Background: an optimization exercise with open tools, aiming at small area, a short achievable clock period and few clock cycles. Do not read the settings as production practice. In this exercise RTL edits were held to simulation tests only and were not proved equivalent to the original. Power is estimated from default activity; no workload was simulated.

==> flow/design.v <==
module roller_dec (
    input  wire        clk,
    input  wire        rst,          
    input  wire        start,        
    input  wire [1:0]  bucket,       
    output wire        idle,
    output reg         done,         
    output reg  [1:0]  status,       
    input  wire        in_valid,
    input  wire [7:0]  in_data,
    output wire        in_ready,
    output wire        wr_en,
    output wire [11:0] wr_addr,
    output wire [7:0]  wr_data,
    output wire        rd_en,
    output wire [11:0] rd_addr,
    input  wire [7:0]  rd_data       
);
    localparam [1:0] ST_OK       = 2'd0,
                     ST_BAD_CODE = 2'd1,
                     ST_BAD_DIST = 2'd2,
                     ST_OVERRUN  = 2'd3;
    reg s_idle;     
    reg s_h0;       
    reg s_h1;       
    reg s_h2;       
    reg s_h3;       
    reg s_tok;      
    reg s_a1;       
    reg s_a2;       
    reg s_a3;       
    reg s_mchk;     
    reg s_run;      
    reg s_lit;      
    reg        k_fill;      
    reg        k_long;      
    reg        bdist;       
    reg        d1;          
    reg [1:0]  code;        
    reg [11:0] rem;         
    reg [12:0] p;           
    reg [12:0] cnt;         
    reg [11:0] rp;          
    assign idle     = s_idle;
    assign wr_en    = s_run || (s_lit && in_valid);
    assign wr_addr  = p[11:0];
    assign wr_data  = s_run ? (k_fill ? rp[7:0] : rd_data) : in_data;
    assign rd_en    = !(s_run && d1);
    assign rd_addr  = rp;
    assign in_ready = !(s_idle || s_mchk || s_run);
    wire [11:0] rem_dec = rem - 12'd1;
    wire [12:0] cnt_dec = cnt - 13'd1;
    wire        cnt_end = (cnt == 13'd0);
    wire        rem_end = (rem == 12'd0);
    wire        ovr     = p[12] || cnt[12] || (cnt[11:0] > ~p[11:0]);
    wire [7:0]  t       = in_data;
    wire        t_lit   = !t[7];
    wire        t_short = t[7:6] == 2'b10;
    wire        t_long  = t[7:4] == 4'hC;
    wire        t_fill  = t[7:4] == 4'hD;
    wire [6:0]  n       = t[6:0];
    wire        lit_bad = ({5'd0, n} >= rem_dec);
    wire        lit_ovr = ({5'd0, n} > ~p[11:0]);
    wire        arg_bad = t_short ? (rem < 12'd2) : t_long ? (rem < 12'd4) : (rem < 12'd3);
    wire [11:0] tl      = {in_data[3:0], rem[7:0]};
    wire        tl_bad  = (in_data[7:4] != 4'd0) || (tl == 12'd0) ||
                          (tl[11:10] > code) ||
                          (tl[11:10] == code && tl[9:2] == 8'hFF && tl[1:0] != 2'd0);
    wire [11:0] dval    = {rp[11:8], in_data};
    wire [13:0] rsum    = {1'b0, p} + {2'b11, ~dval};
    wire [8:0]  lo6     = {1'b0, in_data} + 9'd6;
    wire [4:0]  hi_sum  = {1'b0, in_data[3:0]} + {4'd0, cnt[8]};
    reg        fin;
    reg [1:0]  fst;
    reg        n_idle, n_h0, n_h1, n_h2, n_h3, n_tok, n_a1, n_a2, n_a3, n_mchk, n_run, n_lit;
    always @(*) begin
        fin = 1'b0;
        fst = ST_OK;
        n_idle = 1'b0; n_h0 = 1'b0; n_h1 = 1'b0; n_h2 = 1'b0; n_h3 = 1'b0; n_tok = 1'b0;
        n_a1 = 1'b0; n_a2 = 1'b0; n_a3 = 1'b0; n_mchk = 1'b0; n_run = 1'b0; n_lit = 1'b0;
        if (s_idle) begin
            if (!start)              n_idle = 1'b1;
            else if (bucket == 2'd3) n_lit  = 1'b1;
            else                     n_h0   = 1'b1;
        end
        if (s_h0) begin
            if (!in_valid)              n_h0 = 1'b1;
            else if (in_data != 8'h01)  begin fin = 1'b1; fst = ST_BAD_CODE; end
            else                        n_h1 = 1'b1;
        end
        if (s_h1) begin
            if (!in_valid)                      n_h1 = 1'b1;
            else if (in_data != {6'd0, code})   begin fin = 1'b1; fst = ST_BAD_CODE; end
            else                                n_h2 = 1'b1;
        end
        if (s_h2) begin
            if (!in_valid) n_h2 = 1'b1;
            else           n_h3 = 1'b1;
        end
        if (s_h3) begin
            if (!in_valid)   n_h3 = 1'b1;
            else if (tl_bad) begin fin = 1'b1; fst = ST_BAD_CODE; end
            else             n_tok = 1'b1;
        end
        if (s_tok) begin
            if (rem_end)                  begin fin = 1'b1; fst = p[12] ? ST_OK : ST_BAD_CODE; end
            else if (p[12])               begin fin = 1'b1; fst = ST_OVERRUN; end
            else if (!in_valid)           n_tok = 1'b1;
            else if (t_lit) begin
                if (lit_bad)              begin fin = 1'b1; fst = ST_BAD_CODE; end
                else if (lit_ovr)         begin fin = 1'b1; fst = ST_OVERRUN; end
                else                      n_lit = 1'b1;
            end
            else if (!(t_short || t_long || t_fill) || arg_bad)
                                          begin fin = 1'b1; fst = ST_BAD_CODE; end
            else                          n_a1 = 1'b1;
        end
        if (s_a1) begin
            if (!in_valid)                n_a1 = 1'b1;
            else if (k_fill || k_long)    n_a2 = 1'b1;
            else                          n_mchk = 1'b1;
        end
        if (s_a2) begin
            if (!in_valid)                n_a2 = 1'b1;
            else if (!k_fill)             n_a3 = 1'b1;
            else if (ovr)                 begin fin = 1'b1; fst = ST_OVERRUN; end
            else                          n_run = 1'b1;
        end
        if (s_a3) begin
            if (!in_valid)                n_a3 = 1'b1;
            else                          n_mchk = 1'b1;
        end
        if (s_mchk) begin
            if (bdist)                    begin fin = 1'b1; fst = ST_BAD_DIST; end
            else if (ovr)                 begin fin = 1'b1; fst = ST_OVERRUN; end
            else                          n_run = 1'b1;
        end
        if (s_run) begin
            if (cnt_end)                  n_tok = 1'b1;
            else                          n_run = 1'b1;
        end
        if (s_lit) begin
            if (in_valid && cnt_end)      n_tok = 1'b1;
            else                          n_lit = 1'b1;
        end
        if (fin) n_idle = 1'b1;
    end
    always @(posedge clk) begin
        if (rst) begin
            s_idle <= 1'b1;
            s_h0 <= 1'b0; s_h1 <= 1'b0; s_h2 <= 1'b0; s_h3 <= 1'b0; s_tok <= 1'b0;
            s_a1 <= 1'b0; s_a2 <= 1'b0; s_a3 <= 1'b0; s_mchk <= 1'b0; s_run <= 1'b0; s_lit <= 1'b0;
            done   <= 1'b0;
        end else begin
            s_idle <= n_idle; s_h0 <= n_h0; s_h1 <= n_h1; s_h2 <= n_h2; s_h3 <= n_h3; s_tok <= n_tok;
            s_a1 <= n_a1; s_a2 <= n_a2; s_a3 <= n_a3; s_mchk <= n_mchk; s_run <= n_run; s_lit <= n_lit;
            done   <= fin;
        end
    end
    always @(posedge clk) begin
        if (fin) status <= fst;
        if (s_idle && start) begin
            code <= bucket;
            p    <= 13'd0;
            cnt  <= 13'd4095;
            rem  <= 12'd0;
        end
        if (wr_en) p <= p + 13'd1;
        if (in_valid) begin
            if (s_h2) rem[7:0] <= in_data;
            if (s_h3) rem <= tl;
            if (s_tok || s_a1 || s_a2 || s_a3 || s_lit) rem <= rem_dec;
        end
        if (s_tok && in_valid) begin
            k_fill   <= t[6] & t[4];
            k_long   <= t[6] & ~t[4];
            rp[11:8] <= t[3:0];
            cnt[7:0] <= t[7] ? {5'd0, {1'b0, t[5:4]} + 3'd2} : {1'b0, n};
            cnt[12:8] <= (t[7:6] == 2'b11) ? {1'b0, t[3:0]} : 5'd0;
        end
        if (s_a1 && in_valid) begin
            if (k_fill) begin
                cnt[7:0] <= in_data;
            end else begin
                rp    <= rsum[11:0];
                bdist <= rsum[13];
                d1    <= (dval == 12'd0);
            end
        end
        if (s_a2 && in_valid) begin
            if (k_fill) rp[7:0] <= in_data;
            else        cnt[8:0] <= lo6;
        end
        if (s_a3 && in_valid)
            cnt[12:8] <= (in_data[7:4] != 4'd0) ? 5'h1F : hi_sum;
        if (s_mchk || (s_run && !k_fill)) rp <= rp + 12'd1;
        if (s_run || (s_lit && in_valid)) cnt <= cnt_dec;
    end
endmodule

━━━━━━━━

[Problem]
Using the data above, transcribe the lines that run from the line with "if (s_h3) rem <= tl;" to the line with "rp[11:8] <= t[3:0];", both ends kept, and output nothing else.

[Exercise solution]
            if (s_h3) rem <= tl;
            if (s_tok || s_a1 || s_a2 || s_a3 || s_lit) rem <= rem_dec;
        end
        if (s_tok && in_valid) begin
            k_fill   <= t[6] & t[4];
            k_long   <= t[6] & ~t[4];
            rp[11:8] <= t[3:0];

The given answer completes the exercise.